** Data shown follows **

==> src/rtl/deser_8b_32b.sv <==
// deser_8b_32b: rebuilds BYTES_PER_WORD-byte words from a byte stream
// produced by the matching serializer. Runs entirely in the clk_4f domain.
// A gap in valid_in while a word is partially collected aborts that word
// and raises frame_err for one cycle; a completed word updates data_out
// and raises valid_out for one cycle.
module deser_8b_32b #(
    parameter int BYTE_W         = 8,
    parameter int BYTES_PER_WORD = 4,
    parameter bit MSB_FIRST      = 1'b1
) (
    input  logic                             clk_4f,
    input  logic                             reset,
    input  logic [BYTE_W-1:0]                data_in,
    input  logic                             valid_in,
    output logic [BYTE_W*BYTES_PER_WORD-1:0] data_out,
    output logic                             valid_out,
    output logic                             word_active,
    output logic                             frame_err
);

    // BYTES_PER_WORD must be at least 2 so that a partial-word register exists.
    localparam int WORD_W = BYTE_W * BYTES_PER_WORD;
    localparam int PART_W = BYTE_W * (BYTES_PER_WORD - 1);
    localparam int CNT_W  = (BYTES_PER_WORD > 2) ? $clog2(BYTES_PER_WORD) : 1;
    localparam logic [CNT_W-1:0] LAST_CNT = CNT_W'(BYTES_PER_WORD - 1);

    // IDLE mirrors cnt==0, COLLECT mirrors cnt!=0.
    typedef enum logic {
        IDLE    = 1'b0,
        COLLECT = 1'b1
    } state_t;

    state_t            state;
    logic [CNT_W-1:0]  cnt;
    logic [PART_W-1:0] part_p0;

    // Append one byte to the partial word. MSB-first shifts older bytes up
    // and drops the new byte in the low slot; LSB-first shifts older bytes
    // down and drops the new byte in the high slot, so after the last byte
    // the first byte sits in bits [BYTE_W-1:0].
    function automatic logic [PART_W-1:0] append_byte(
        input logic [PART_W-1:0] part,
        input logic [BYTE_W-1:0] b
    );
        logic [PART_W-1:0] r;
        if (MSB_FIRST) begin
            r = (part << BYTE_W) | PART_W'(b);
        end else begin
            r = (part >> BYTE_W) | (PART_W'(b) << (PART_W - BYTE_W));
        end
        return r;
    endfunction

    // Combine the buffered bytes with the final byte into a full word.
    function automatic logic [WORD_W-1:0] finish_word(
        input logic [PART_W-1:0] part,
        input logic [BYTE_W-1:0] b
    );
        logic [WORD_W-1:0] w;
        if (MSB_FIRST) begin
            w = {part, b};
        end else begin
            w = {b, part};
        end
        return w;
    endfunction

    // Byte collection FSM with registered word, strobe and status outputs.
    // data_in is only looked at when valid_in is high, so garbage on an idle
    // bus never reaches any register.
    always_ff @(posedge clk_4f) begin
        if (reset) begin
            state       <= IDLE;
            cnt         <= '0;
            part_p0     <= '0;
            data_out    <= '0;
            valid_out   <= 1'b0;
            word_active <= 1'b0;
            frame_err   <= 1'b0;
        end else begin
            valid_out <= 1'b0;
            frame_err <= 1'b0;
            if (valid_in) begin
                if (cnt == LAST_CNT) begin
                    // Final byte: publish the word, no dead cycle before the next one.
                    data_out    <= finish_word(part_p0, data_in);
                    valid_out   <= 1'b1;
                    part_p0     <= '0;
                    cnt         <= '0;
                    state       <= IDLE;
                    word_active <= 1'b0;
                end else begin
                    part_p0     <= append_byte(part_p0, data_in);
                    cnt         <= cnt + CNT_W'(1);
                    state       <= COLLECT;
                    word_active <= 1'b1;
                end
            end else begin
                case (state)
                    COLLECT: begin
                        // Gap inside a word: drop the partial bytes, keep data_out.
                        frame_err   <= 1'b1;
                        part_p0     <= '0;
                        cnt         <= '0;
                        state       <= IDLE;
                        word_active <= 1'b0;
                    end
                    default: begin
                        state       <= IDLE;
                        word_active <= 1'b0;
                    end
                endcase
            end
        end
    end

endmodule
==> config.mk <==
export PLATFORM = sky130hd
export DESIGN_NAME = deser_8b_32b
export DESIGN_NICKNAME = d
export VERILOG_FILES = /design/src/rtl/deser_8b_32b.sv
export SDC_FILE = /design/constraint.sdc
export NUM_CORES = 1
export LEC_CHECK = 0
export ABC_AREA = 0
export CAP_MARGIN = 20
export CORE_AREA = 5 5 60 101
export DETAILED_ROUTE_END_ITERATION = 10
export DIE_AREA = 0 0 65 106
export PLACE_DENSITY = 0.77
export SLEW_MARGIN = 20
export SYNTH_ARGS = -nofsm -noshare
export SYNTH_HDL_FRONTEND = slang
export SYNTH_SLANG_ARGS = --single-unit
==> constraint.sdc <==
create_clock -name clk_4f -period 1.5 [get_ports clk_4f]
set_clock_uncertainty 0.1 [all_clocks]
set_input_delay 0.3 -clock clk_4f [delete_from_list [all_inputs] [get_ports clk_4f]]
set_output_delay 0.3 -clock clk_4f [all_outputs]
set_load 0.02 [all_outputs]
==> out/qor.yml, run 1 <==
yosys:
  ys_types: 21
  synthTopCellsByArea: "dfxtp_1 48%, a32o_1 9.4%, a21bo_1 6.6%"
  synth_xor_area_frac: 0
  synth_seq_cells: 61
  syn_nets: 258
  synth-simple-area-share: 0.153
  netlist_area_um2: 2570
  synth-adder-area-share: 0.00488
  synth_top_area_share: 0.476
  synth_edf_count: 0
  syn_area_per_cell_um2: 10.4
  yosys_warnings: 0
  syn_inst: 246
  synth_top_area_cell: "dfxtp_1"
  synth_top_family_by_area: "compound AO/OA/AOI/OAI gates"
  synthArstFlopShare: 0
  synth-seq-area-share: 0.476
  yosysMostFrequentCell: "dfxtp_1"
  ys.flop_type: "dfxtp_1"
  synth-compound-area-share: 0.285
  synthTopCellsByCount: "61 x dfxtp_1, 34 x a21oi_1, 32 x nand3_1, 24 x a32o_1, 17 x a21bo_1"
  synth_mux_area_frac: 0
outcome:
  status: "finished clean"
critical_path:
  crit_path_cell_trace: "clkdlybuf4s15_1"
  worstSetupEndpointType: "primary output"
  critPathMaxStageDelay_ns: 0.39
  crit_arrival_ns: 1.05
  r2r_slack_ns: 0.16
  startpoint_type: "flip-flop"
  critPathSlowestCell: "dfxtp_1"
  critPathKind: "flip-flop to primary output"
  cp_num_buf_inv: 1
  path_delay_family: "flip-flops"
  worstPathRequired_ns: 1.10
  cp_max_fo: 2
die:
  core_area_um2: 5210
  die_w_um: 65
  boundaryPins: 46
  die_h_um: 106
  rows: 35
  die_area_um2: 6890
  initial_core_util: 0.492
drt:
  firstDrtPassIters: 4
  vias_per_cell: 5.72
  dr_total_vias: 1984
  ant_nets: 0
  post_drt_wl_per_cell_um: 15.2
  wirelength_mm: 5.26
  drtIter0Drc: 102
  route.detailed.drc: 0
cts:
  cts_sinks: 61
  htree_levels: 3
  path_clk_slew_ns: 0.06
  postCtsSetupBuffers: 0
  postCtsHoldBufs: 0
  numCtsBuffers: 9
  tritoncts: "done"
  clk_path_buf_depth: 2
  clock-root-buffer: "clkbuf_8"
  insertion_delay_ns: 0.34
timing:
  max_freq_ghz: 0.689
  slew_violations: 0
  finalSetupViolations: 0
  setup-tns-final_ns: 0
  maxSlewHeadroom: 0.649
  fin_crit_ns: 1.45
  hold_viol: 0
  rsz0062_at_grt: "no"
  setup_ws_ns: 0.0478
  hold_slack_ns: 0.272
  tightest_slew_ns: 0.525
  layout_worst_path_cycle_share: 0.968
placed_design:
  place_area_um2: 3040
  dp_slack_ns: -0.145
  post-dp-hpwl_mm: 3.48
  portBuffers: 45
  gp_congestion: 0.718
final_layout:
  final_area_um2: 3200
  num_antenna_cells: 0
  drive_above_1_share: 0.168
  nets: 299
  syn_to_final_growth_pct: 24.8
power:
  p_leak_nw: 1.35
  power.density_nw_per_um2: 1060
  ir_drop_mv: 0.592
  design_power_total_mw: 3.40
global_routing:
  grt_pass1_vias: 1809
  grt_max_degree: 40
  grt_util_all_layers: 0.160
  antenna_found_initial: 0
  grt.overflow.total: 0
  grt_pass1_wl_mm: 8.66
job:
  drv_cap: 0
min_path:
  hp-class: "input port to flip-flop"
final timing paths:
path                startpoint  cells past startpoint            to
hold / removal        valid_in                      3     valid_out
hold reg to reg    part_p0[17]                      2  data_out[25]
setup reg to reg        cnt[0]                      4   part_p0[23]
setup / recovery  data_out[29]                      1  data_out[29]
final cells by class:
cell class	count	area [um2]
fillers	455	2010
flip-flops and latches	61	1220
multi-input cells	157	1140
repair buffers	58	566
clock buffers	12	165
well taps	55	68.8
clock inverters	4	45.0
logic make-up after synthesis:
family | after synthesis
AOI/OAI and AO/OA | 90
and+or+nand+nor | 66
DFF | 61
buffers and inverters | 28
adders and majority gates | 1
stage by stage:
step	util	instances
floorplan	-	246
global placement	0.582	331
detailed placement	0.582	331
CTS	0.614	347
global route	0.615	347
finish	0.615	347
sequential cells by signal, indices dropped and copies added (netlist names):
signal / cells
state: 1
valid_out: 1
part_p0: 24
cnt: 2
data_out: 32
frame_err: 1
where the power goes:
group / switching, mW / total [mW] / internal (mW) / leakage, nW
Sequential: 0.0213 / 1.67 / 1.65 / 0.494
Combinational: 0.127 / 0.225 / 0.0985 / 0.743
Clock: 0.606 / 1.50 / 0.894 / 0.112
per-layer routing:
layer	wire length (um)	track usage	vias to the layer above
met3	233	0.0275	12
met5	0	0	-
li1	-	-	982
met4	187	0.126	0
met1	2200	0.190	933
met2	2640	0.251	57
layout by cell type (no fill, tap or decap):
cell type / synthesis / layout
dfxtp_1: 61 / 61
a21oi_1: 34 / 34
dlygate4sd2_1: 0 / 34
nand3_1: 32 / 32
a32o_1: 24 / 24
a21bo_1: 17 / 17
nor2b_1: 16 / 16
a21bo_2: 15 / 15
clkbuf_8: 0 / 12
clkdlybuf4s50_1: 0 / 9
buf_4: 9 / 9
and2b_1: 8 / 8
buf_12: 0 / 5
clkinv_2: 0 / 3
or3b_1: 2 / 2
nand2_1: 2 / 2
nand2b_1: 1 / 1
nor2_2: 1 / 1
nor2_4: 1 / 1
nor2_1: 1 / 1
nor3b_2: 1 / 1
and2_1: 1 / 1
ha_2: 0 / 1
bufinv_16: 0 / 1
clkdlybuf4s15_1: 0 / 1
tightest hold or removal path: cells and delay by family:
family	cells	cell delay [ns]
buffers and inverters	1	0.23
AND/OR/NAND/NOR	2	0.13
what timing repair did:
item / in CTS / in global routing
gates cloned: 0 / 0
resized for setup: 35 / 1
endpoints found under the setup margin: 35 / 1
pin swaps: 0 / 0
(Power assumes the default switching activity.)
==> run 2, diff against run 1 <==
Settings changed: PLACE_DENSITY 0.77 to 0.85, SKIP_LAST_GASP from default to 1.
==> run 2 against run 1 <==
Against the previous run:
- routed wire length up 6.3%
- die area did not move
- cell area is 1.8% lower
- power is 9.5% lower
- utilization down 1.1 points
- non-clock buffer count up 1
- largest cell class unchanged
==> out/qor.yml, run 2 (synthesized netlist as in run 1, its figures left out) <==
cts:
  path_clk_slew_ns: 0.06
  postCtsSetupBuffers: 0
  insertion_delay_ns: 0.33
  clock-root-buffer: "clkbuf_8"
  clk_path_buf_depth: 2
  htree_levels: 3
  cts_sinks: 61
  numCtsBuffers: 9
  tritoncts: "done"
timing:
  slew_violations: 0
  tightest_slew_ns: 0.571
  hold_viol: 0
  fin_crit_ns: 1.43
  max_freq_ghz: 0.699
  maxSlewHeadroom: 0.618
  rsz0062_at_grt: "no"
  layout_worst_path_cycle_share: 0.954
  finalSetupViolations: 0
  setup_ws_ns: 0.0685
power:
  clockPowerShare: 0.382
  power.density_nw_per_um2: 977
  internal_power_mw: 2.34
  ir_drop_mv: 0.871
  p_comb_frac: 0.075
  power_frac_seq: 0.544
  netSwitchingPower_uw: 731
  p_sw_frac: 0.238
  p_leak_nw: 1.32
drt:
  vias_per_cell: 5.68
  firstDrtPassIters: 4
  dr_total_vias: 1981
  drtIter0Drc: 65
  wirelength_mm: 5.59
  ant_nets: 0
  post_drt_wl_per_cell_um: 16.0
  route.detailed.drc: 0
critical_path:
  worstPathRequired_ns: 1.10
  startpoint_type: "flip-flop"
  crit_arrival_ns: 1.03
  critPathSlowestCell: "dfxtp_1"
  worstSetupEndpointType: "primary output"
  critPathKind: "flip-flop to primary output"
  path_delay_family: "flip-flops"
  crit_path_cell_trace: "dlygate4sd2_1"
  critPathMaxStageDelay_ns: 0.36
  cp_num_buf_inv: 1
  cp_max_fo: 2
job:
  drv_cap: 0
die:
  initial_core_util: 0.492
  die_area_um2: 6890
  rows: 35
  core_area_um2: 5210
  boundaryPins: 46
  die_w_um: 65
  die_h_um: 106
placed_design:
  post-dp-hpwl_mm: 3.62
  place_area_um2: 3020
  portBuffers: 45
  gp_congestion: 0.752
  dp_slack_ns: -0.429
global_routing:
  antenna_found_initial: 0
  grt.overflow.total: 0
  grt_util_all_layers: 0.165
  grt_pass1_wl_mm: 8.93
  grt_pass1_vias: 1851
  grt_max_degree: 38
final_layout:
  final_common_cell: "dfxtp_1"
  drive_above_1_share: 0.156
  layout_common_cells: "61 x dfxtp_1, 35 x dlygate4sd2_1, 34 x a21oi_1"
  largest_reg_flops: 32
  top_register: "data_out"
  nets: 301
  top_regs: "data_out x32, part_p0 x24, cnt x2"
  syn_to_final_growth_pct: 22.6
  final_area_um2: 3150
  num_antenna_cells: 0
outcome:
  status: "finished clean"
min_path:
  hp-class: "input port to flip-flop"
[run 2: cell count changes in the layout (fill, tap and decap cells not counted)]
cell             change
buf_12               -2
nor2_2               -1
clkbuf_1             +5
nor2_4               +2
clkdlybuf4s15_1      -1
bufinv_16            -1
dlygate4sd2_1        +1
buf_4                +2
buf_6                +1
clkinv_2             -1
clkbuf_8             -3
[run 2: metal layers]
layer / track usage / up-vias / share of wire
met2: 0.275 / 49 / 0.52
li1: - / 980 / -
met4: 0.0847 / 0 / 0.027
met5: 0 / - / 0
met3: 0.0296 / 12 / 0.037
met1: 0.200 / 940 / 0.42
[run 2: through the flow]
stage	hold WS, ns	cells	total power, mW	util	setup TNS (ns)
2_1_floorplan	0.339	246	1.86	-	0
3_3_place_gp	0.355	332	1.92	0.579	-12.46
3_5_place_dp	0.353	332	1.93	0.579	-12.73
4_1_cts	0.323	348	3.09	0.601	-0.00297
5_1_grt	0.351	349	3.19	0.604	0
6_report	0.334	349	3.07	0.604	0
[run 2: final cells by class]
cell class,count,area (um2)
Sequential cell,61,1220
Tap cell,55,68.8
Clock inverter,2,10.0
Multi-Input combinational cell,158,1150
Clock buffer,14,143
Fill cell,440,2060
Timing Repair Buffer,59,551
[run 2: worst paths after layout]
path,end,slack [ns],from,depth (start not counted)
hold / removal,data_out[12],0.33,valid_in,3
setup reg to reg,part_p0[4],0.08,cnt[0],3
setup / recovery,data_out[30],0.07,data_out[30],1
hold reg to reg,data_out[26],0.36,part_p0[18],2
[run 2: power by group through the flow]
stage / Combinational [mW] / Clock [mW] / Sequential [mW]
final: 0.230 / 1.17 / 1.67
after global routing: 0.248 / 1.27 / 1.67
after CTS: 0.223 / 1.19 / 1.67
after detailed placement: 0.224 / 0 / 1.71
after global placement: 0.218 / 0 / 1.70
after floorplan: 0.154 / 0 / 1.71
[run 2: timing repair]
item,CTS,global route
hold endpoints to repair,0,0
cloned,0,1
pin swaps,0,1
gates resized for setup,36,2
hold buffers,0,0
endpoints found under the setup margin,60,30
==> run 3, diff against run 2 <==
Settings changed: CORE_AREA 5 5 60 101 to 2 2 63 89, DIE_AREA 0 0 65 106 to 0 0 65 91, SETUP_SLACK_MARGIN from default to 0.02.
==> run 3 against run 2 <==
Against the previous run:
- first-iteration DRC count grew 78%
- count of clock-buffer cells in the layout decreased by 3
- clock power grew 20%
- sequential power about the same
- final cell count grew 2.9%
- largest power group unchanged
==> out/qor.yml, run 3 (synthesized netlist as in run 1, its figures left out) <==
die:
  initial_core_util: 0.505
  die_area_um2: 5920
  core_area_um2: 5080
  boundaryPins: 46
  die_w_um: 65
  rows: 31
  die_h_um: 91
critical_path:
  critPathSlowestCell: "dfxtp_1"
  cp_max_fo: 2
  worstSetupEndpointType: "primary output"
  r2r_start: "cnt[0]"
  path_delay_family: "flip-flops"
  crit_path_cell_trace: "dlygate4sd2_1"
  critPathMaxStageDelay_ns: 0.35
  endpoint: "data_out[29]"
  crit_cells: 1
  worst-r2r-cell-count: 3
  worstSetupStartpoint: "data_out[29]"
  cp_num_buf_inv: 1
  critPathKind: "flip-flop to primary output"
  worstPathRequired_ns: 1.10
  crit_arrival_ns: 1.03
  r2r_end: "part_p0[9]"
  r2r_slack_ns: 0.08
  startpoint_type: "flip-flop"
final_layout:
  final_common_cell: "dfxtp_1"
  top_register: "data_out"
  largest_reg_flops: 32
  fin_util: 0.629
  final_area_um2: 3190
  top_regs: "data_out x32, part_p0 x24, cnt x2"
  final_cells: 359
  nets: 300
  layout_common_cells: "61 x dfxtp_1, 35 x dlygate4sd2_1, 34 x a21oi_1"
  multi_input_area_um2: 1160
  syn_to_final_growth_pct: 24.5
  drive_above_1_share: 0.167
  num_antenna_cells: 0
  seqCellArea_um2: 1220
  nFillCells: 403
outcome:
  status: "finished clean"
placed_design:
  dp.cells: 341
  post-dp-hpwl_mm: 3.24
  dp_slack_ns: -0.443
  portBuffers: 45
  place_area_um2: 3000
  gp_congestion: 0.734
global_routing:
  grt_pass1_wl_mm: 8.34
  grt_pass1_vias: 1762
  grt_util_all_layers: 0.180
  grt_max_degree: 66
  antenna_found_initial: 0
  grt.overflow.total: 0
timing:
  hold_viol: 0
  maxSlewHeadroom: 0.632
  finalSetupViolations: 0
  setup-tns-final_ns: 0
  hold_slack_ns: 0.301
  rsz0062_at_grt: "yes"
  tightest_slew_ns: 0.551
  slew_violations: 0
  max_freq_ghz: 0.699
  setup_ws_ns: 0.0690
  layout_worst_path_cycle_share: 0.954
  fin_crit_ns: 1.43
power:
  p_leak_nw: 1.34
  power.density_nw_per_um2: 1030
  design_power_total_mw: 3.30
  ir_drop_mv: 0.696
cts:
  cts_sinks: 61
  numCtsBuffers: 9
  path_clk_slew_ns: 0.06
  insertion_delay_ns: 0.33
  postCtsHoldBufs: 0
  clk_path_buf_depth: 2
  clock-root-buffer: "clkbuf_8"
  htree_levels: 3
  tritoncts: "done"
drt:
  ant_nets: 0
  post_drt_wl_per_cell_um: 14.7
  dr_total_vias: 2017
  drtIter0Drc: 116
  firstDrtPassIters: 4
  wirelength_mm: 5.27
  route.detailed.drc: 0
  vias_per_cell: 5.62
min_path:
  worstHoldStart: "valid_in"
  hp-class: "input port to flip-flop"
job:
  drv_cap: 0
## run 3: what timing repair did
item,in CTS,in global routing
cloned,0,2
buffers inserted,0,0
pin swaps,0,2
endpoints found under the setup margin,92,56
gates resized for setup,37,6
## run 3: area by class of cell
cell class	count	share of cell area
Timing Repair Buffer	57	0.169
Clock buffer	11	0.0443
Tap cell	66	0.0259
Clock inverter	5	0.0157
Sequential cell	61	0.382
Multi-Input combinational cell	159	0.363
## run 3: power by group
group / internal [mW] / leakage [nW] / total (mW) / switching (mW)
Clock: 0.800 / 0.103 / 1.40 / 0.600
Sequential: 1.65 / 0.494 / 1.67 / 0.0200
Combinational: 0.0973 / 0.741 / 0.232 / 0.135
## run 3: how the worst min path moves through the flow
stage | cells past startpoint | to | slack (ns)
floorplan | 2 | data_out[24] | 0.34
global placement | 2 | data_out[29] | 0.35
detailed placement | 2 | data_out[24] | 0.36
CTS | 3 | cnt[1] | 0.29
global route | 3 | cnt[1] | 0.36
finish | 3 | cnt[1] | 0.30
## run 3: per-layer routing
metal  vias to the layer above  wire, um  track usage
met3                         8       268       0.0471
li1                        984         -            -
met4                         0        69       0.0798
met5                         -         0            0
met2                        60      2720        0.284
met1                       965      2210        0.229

** End of Data shown **

About this exercise |
Out of the records above, pull each line containing the word "recovery".

Written solution |
setup / recovery  data_out[29]                      1  data_out[29]
setup / recovery,data_out[30],0.07,data_out[30],1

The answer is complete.